Brokers generally do not report specific performance on each account and when they do, it is not done vs. a comparable index. The general exception is when an outside money manager or Separately Managed Account (SMA) is recommended for a client. These money managers/SMAs are generally RIAs who, like Palisade, must report their performance.
To conclude, there are other distinctions between RIAs and brokers, but I have highlighted the main ones. It is key to understand that the primary distinction connecting the differences is that RIAs act as a fiduciary and a broker does not.
Core Growth Equity Portfolio Strategy
By Paul J. Kronlokken, CAIA
With the growth of our portfolio management team at Palisade, my colleague Dennis Ott and I are introducing a second equity strategy that we call the Core Growth equity strategy.
Similar to Palisade’s High Quality Growth equity strategy, the Core Growth equity strategy seeks to produce long-term growth by holding a portfolio of High Quality individual stocks which are diversified by sector and industry. Our disciplined investment process offers clients the flexibility to customize a portfolio around their particular needs such as a concentrated stock position and any tax sensitivity.

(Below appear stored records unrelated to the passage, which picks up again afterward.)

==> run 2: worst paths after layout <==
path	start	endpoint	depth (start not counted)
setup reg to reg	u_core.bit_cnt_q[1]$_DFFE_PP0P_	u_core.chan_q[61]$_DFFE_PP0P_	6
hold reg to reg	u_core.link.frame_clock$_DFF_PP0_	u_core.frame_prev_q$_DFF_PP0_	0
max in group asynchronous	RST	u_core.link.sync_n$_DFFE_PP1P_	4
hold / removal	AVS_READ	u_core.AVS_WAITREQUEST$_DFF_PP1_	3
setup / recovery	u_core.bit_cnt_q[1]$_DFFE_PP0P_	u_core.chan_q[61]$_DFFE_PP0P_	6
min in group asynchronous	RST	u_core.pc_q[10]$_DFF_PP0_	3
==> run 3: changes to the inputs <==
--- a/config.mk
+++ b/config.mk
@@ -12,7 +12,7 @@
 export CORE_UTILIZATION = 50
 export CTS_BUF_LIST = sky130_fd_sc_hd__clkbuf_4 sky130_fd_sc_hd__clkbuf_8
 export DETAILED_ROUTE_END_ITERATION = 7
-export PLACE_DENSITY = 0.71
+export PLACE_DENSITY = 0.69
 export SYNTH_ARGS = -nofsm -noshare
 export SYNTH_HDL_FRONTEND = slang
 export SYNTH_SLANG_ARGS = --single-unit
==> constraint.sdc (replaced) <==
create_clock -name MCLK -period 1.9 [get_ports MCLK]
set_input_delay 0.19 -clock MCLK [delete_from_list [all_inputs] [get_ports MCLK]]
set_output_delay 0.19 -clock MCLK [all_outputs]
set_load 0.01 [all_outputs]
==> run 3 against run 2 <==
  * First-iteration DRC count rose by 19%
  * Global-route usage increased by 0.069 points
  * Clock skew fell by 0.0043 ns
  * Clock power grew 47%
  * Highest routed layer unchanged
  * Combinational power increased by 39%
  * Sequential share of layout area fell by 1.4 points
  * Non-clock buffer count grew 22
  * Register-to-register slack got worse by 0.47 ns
===== config.mk =====
export PLATFORM = sky130hd
export DESIGN_NAME = evq_top
export DESIGN_NICKNAME = d
export VERILOG_FILES = /design/src/rtl/evq_pkg.sv /design/src/rtl/evq_queue_mem.sv /design/src/rtl/evq_timer.sv /design/src/rtl/evq_top.sv
export SDC_FILE = /design/constraint.sdc
export NUM_CORES = 1
export LEC_CHECK = 0
export ABC_CLOCK_PERIOD_IN_PS = 3200
export BUFFER_PORTS_ARGS = -buffer_cell sky130_fd_sc_hd__buf_2
export CAP_MARGIN = 20
export CORE_MARGIN = 2
export CORE_UTILIZATION = 56
export DETAILED_ROUTE_END_ITERATION = 12
export GPL_ROUTABILITY_DRIVEN = 0
export PLACE_DENSITY = 0.77
export SLEW_MARGIN = 20
export SYNTH_ARGS = -nofsm -noshare
export SYNTH_HDL_FRONTEND = slang
export SYNTH_HIERARCHICAL = 1
export SYNTH_SLANG_ARGS = --single-unit

===== constraint.sdc =====
create_clock -name clk -period 3.2 [get_ports clk]
set_clock_uncertainty 0.1 [all_clocks]
set_input_delay 0 -clock clk [delete_from_list [all_inputs] [get_ports clk]]
set_output_delay 0 -clock clk [all_outputs]
set_load 0.1 [all_outputs]
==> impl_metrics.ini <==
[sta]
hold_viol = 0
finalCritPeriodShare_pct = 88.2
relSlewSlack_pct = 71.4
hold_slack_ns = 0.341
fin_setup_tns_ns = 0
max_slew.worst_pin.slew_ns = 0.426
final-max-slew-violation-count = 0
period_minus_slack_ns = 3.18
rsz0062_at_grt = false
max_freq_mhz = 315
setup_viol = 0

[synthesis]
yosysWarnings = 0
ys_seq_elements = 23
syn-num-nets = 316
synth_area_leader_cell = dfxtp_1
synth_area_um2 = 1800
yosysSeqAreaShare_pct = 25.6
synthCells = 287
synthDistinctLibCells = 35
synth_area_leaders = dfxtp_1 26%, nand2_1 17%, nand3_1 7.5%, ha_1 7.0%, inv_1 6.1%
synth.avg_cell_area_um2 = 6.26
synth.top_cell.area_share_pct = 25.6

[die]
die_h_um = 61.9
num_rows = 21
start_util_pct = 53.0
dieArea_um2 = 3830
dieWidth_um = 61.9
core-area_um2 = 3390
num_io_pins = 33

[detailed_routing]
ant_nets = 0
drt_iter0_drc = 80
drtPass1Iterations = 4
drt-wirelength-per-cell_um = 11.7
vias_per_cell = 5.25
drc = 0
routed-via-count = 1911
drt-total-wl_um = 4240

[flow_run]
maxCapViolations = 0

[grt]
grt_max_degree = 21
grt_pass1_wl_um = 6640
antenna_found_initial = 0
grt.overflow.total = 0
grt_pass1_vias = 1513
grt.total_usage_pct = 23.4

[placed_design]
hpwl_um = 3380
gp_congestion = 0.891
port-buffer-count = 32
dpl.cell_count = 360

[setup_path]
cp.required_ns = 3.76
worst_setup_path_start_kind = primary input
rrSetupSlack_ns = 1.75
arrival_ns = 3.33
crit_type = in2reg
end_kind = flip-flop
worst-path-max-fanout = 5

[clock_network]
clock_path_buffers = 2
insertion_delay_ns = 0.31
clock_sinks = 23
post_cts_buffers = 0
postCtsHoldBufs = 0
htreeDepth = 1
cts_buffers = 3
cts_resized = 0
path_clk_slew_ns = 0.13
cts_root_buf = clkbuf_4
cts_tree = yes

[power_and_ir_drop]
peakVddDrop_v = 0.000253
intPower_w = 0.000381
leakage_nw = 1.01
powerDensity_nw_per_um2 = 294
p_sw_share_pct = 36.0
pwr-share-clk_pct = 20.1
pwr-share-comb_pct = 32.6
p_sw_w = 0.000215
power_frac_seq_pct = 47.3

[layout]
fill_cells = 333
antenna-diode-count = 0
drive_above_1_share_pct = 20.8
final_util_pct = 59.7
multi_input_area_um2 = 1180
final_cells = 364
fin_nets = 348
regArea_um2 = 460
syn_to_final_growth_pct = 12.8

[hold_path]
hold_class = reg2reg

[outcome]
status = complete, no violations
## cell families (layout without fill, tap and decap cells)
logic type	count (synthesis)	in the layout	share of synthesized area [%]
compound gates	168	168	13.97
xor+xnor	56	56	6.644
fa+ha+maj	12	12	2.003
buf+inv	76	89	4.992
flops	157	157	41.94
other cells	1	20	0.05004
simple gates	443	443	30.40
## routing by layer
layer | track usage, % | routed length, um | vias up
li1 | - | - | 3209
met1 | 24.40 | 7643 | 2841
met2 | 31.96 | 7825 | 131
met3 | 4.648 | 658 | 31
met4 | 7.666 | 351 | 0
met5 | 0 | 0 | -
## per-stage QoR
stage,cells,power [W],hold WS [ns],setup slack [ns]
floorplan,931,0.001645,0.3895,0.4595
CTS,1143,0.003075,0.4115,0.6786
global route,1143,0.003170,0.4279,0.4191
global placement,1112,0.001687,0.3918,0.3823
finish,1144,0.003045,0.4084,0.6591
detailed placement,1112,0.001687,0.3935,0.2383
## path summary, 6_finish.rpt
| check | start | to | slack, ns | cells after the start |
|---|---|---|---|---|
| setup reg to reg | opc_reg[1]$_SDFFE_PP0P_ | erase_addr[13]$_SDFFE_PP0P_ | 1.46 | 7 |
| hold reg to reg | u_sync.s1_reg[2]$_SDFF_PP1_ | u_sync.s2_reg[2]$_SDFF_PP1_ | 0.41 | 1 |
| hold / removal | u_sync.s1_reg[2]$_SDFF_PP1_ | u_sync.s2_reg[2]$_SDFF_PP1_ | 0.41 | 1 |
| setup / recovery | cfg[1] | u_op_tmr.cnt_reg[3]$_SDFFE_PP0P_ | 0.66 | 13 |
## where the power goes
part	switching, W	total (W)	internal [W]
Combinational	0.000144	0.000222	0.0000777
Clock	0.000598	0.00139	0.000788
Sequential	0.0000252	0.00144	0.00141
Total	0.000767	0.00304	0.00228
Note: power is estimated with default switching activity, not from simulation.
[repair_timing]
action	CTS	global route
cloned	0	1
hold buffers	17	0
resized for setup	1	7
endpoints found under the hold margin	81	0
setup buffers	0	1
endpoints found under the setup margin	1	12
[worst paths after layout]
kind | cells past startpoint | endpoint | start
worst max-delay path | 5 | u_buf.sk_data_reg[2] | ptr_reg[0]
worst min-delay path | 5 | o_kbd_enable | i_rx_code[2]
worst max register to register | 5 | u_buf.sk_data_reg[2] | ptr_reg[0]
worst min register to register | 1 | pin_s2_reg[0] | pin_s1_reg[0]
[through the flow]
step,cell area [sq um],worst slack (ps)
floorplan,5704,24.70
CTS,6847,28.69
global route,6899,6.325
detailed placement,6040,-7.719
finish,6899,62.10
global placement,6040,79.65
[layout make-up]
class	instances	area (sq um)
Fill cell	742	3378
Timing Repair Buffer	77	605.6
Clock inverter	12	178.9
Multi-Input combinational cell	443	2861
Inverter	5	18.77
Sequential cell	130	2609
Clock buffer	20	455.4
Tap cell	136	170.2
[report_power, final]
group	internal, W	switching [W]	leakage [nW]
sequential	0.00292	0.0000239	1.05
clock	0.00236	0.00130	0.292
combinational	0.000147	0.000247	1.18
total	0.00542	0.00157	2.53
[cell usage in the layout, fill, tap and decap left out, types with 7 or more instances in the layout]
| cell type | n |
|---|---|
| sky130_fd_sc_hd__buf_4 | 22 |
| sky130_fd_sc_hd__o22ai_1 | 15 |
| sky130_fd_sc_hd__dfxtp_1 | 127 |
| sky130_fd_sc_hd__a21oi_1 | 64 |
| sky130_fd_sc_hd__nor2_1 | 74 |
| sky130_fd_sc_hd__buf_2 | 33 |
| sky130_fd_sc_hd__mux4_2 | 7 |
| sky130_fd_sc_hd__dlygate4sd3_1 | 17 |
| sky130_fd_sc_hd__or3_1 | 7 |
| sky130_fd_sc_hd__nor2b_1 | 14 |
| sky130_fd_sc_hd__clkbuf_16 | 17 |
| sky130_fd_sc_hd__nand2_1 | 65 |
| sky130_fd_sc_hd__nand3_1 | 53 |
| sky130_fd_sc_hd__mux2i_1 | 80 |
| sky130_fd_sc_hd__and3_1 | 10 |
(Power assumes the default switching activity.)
`config.mk`:
```
export PLATFORM = sky130hd
export DESIGN_NAME = dup_host_port
export DESIGN_NICKNAME = d
export VERILOG_FILES = /design/src/logic/dup_pkg.sv /design/src/logic/dup_sync.sv /design/src/logic/dup_serial_tx.sv /design/src/logic/dup_host_port.sv
export SDC_FILE = /design/constraint.sdc
export NUM_CORES = 1
export LEC_CHECK = 0
export BUFFER_PORTS_ARGS = -buffer_cell sky130_fd_sc_hd__clkbuf_2
export CAP_MARGIN = 20
export CELL_PAD_IN_SITES_DETAIL_PLACEMENT = 1
export CELL_PAD_IN_SITES_GLOBAL_PLACEMENT = 1
export CORE_MARGIN = 4
export CORE_UTILIZATION = 45
export DETAILED_ROUTE_END_ITERATION = 8
export PLACE_DENSITY = 0.78
export SYNTH_ARGS = -nofsm -noshare
export SYNTH_HDL_FRONTEND = slang
export SYNTH_HIERARCHICAL = 1
export SYNTH_SLANG_ARGS = --single-unit
```
`constraint.sdc`:
```
create_clock -name clock -period 2.31 [get_ports clock]
set_input_delay 0.1155 -clock clock [delete_from_list [all_inputs] [get_ports clock]]
set_output_delay 0.1155 -clock clock [all_outputs]
set_load 0.01 [all_outputs]
```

Building the Core Growth equity strategy begins by identifying long-term economic themes that drive structural change in both domestic and international economies. From this base, we determine which sectors and industries will benefit from these long term themes. Within these sectors/industries, our next step is to research and analyze which high quality companies we believe will benefit most from these themes. From this list of companies, we then identify those stocks that, at current valuations, present the best long term growth potential. We then construct individual diversified portfolios, keeping in mind the specialized needs of each client.
Some examples of the themes we are currently pursuing are globalization of economies, spreading consumerism, growth opportunities in emerging markets, the demand for a better quality of life, and the continuing information explosion. Once our universe has narrowed, we focus on stocks that have understandable and established businesses. Since we also focus on the higher quality companies, we tend to own the leading companies within their particular sector or industry.
Although this is a new strategy to Palisade Asset Management, we have been employing this strategy for individuals, trusts, foundations, and institutions since the mid 1990’s. The Core Growth equity strategy has proven successful at providing competitive returns, while still offering clients the necessary flexibility to meet their respective investment needs.